An illiterate mechanic, who mistaking some disturbance of his nerves for a miraculous call proceeds alone to convert a tribe of savages, whose language he can have no natural means of acquiring, may have been misled by impulses very different from those of high self-opinion ; but the illiterate perpetrator of the · Age of Reason' must have had his very conscience stupefied by the habitual intoxication of presumptuous arrogance, and his common sense over-clouded by the vapors from his heart.

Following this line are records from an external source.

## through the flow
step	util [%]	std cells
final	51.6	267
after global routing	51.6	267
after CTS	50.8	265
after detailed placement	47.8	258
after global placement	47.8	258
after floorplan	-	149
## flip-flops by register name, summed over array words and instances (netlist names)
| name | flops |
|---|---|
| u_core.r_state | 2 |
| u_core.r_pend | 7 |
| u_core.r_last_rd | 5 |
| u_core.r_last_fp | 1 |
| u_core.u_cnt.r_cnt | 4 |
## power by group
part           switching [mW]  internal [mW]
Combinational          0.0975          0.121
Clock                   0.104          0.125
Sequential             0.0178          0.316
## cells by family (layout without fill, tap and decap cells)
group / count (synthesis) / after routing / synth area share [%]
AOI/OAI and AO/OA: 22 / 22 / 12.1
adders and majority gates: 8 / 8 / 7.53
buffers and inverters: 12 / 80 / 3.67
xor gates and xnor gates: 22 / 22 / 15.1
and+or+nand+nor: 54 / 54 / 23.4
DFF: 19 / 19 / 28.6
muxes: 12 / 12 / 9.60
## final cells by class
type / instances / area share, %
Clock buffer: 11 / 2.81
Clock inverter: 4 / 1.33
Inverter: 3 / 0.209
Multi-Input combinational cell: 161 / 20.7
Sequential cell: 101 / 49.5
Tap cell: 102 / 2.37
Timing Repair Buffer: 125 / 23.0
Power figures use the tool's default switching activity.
**src/rtl/lcd_char_scheduler.sv**
```systemverilog
// Queues UART bytes and feeds them one at a time to the LCD character controller,
// injecting a display-clear code on request and pacing strobes on the busy handshake.
module lcd_char_scheduler #(
  parameter int DEPTH  = 16,
  parameter int AW     = 4,
  parameter int GUARD  = 4,
  parameter int ACK_TO = 8
) (
  input  logic          clk_i,
  input  logic          rst_ni,
  input  logic [7:0]    rx_data_i,
  input  logic          rx_valid_i,
  output logic          rx_ready_o,
  input  logic          clr_req_i,
  input  logic          lcd_busy_i,
  output logic [7:0]    lcd_data_o,
  output logic          lcd_strobe_o,
  output logic [AW:0]   fifo_count_o,
  output logic          overflow_o,
  output logic          ack_err_o
);

  localparam int TMAX = (GUARD > ACK_TO) ? GUARD : ACK_TO;
  localparam int TW   = $clog2(TMAX + 1);
  localparam logic [7:0] CLEAR_CODE = 8'h0D;

  typedef enum logic [2:0] {
    INIT_WAIT,
    IDLE,
    ISSUE,
    WAIT_ACK,
    WAIT_DONE
  } state_e;

  state_e        state_q;
  logic [TW-1:0] timer_q;
  logic [7:0]    data_q;
  logic          strobe_q;
  logic          ack_err_q;

  logic [7:0]    mem_q [DEPTH];
  logic [AW-1:0] wptr_q, wptr_d;
  logic [AW-1:0] rptr_q, rptr_d;
  logic [AW:0]   count_q, count_d;
  logic          clr_pend_q, clr_pend_d;
  logic          overflow_q, overflow_d;

  logic full, empty, push, pop, can_issue, issue_clr;

  assign full      = (count_q == (AW+1)'(DEPTH));
  assign empty     = (count_q == '0);
  assign can_issue = (state_q == IDLE) && !lcd_busy_i;
  // A clear arriving in the same cycle as an issue decision pre-empts the head byte.
  assign issue_clr = can_issue && (clr_pend_q || clr_req_i);
  assign pop       = can_issue && !issue_clr && !empty;
  assign push      = rx_valid_i && !full && !clr_req_i;

  always_comb begin
    wptr_d     = wptr_q;
    rptr_d     = rptr_q;
    count_d    = count_q;
    clr_pend_d = clr_pend_q;
    overflow_d = overflow_q | (rx_valid_i && full && !clr_req_i);
    if (clr_req_i) begin
      wptr_d  = '0;
      rptr_d  = '0;
      count_d = '0;
    end else begin
      if (push) wptr_d = wptr_q + 1'b1;
      if (pop)  rptr_d = rptr_q + 1'b1;
      count_d = count_q + (AW+1)'(push) - (AW+1)'(pop);
    end
    if (issue_clr)      clr_pend_d = 1'b0;
    else if (clr_req_i) clr_pend_d = 1'b1;
  end

  always_ff @(posedge clk_i) begin
    if (push) mem_q[wptr_q] <= rx_data_i;
  end

  always_ff @(posedge clk_i or negedge rst_ni) begin
    if (!rst_ni) begin
      wptr_q     <= '0;
      rptr_q     <= '0;
      count_q    <= '0;
      clr_pend_q <= 1'b0;
      overflow_q <= 1'b0;
    end else begin
      wptr_q     <= wptr_d;
      rptr_q     <= rptr_d;
      count_q    <= count_d;
      clr_pend_q <= clr_pend_d;
      overflow_q <= overflow_d;
    end
  end

  // The controller reports not-busy briefly after reset, so busy is ignored until GUARD expires.
  always_ff @(posedge clk_i or negedge rst_ni) begin
    if (!rst_ni) begin
      state_q   <= INIT_WAIT;
      timer_q   <= '0;
      data_q    <= '0;
      strobe_q  <= 1'b0;
      ack_err_q <= 1'b0;
    end else begin
      strobe_q <= 1'b0;
      case (state_q)
        INIT_WAIT: begin
          if (timer_q == TW'(GUARD - 1)) begin
            timer_q <= '0;
            state_q <= IDLE;
          end else begin
            timer_q <= timer_q + 1'b1;
          end
        end
        IDLE: begin
          if (issue_clr) begin
            data_q   <= CLEAR_CODE;
            strobe_q <= 1'b1;
            state_q  <= ISSUE;
          end else if (pop) begin
            data_q   <= mem_q[rptr_q];
            strobe_q <= 1'b1;
            state_q  <= ISSUE;
          end
        end
        ISSUE: begin
          timer_q <= '0;
          state_q <= WAIT_ACK;
        end
        WAIT_ACK: begin
          if (lcd_busy_i) begin
            state_q <= WAIT_DONE;
          end else if (timer_q == TW'(ACK_TO - 1)) begin
            ack_err_q <= 1'b1;
            state_q   <= IDLE;
          end else begin
            timer_q <= timer_q + 1'b1;
          end
        end
        WAIT_DONE: begin
          if (!lcd_busy_i) state_q <= IDLE;
        end
        default: state_q <= IDLE;
      endcase
    end
  end

  assign rx_ready_o   = !full;
  assign lcd_data_o   = data_q;
  assign lcd_strobe_o = strobe_q;
  assign fifo_count_o = count_q;
  assign overflow_o   = overflow_q;
  assign ack_err_o    = ack_err_q;

endmodule

```
**config.mk**
```make
export PLATFORM = sky130hd
export DESIGN_NAME = lcd_char_scheduler
export DESIGN_NICKNAME = d
export VERILOG_FILES = /design/src/rtl/lcd_char_scheduler.sv
export SDC_FILE = /design/constraint.sdc
export NUM_CORES = 1
export LEC_CHECK = 0
export CORE_MARGIN = 2
export CORE_UTILIZATION = 50
export DETAILED_ROUTE_END_ITERATION = 6
export GPL_TIMING_DRIVEN = 0
export PLACE_DENSITY = 0.75
export SETUP_SLACK_MARGIN = 0.02
export SLEW_MARGIN = 20
export SYNTH_ARGS = -nofsm -noshare
export SYNTH_HDL_FRONTEND = slang
export SYNTH_SLANG_ARGS = --single-unit
```
**constraint.sdc**
```tcl
create_clock -name clk_i -period 3.2 [get_ports clk_i]
set_input_delay 0.48 -clock clk_i [delete_from_list [all_inputs] [get_ports clk_i]]
set_output_delay 0.48 -clock clk_i [all_outputs]
set_load 0.02 [all_outputs]
```
==> results.cfg <==
[logic_synthesis]
synthesis.nets = 424
synth_ff_type = edfxtp_1
synth_cell_types = 48
syn-cell-area_mm2 = 0.006654
synth_cells = 398
synth_seq_cells = 160
yosysSeqAreaShare = 0.6980
synthArstFlopShare = 0.2000
ys_warn_count = 0
synth_edf_count = 128
syn_area_per_cell_um2 = 16.72

[place]
gp_congestion = 0.8420
io_buffers = 28
dp_hpwl_um = 8318
placed_area_mm2 = 0.007197
pre_cts_ws_ns = -0.4334
placedCellCount = 603

[timing]
period_needed_ns = 3.020
worst_pin_slew_ns = 0.9434
postLayoutSetupSlackWorst_ns = 0.1802
fmax_mhz = 331.1
hold_violations = 0
slew-limit-headroom = 0.3688
skew_ns = 0.005839
finalSetupViolCount = 0
setup_tns_ns = 0
slew_viol_final = 0
post-route-period-util = 0.9437

[global_route]
grt_pass1_vias = 3774
grt_use_total = 0.1964
antenna_found_initial = 0
grt_max_degree = 19
grt_pass1_wl_um = 20290
grt.overflow.total = 0

[routing]
drc = 0
drtIter0Drc = 336
drtPass1Iterations = 5
viasPerCell = 5.696
vias = 3651
post_drt_wl_per_cell_um = 20.19
drtAntennaViolNets = 0
totalWireLength_um = 12940

[setup_path]
worst-setup-path-type = reg -> reg
cp_max_fo = 6
cp_data_arrival_time_ns = 3.31
crit_path_frequent_cell = inv_1
startpoint = fifo_count_o[3]
cp_slowest_cell = or4b_4
cp.required_ns = 3.49
slowest_delay_ns = 0.46
crit_path_end_kind = flop
startpoint_type = flop
rr_startpoint = fifo_count_o[3]
path_cells = inv_1 -> ha_2 -> or4b_4 -> buf_6 -> nand3_4 -> clkinvlp_4 -> ha_1 -> inv_1 -> ha_2 -> inv_1 -> fa_2 -> nor2b_2 -> o21bai_1 -> a21oi_1 -> nor3b_2

[flow_run]
max_cap_violations = 0

[finish]
final_util = 0.5972
final_cells = 641
area_growth_pct = 17.92
diodes = 0
nNetsFinal = 478
drive_gt1_frac = 0.1957
final_cell_area_mm2 = 0.007846

[clocking]
clkTransAtPathRegs_ns = 0.06
htreeDepth = 4
clockRootBuffer = clkbuf_16
ctsLongestPathBuffers = 2
clk_latency_ns = 0.42
cts_tree = yes
cts_num_sinks = 160
hold_buffers = 0
cts_buffers = 17

[floorplan]
fp.dieArea_mm2 = 0.01425
io_pins = 30
rows = 42
initial_utilization = 0.5065
die_w_um = 119.4
fp.dieH_um = 119.4
core_mm2 = 0.01314

[pwr]
ir_worst_vdd_v = 0.0004539
p_per_area_mw_per_mm2 = 705.7
power_leakage_nw = 2.682

[run_status]
outcome = complete, no violations

[min_path]
min_path_type = in -> async
-- layout by cell type, fill, tap and decap left out, types with 5 or more instances in the layout --
| cell | synthesis | final |
|---|---|---|
| a21oi_1 | 9 | 9 |
| mux2i_1 | 6 | 6 |
| nand2_1 | 17 | 17 |
| a22o_1 | 5 | 5 |
| inv_1 | 13 | 11 |
| clkdlybuf4s50_1 | 0 | 27 |
| dfrtp_1 | 32 | 32 |
| ha_1 | 12 | 10 |
| a22oi_1 | 8 | 8 |
| clkbuf_16 | 0 | 17 |
| nand3_1 | 17 | 17 |
| clkbuf_1 | 7 | 11 |
| xor2_1 | 5 | 5 |
| buf_4 | 2 | 8 |
| edfxtp_1 | 128 | 128 |
| mux4_2 | 24 | 24 |
| mux4_1 | 5 | 5 |
| nor2b_1 | 10 | 9 |
| nor2_1 | 27 | 27 |
| buf_2 | 8 | 8 |
| o21ai_0 | 6 | 6 |
-- registers in the layout, summed over array words and instances, names as in the netlist --
register      cells
mem_q           128
rptr_q            4
timer_q           4
overflow_o        1
state_q           3
lcd_data_o        8
fifo_count_o      5
ack_err_o         1
clr_pend_q        1
wptr_q            4
lcd_strobe_o      1
-- worst max-delay path, delay by kind of cell (launching register included) --
kind	cells	cell delay [ns]
DFF	1	0.39
and+or+nand+nor	4	0.78
AOI/OAI and AO/OA	2	0.29
adders and majority gates	4	0.98
buffers and inverters	5	0.46
-- cell usage after synthesis, types with 3 or more instances --
master      n  area share
edfxtp_1  128        0.58
dfrtp_1    32        0.12
nor2_1     27       0.015
mux4_2     24       0.081
nand2_1    17      0.0096
nand3_1    17       0.013
inv_1      13      0.0073
ha_1       12       0.023
nor2b_1    10      0.0094
a21oi_1     9      0.0068
a22oi_1     8      0.0090
buf_2       8      0.0060
clkbuf_1    7      0.0039
mux2i_1     6      0.0090
nor3_1      6      0.0045
o21ai_0     6      0.0045
a22o_1      5      0.0066
mux4_1      5       0.020
xor2_1      5      0.0066
nand2b_1    4      0.0038
o22ai_1     4      0.0038
o31ai_1     4      0.0045
a211oi_1    3      0.0034
nand3b_1    3      0.0034
nor2_2      3      0.0028
-- cell type report --
cell class	count	area, um^2
clock buffers	22	454.2
multi-input cells	203	1883
fillers	966	5291
clock inverters	10	113.9
inverters	14	56.30
well taps	176	220.2
flip-flops and latches	160	4644
repair buffers	35	347.8
plain buffers	21	126.4
-- repair_timing --
action | 4_1_cts | 5_1_grt
endpoints found under the setup margin | 1 | 1
resized for setup | 1 | 11
pin swaps | 0 | 1
cloned | 0 | 0
setup buffers | 1 | 5
-- worst paths after layout --
kind,to,slack (ns),cells after the start
max,fifo_count_o[4],0.18,15
min,overflow_o,0.004,1
max reg2reg,fifo_count_o[4],0.18,15
min reg2reg,ack_err_o,0.47,1
max in group asynchronous,lcd_data_o[4],2.75,2
min in group clk_i,ack_err_o,0.47,1
-- routing by layer --
| metal | GRT usage | part of all wire | wire, um |
|---|---|---|---|
| met1 | 0.2444 | 0.40 | 5226 |
| met3 | 0.05747 | 0.058 | 745 |
| met5 | 0 | 0 | 0 |
| met4 | 0.07059 | 0.018 | 229 |
| met2 | 0.3297 | 0.52 | 6739 |
-- report_power, final --
| part | switching, mW | internal (mW) | leakage [nW] |
|---|---|---|---|
| Sequential | 0.107 | 2.40 | 1.56 |
| Combinational | 0.569 | 0.518 | 0.850 |
| Clock | 0.778 | 1.17 | 0.270 |
-- cells by family (layout without fill, tap and decap cells) --
logic type | Yosys count | after routing | share of synthesized area
DFF | 160 | 160 | 0.6980
and+or+nand+nor | 98 | 98 | 0.07709
AOI/OAI and AO/OA | 49 | 49 | 0.05246
muxes | 36 | 36 | 0.1117
buffers and inverters | 35 | 102 | 0.02595
adders and majority gates | 13 | 13 | 0.02557
xor gates and xnor gates | 7 | 7 | 0.009214
-- stage by stage --
step	total power [mW]	hold WS, ns
2_1_floorplan	3.208	0.1844
3_3_place_gp	3.521	0.4544
3_5_place_dp	3.562	0.4576
4_1_cts	5.507	0.004654
5_1_grt	5.797	0.01194
6_report	5.537	0.004144
(Power assumes the default switching activity.)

As long therefore as I obtrude no unsupported assertions on my readers ; and as long as I state my opinions and the evidence which induced or compelled me to adopt them, with calmness and that diffidence in myself, which is by no means incompatible with a firm belief in the justness of the opinions themselves ; while I attack no man's private life from any cause, and detract from no man's honors in his public character, from the truth of his doctrines, or the merits of his compositions, without detailing all my reasons and resting the result solely on the arguments adduced; while I moreover explain fully the motives of duty, which influenced me in resolving to institute such investigation ; while I confine all asperity of censure, and all expressions of contempt, to gross violations of truth, honor, and decency, to the base corrupter and the detected slanderer ; while I write on no subject, which I have not studied with my best attention, on no subject which my education and acquirements have incapacitated me from properly understanding ; and above all while I approve myself, alike in praise and in blame, in close reasoning and in impassioned declamation, a steady friend to the two best and surest friends of all men, truth and honesty ; I will not fear an accusation of either presumption or arrogance from the good and the wise, I shall pity it from the weak, and welcome it from the wicked.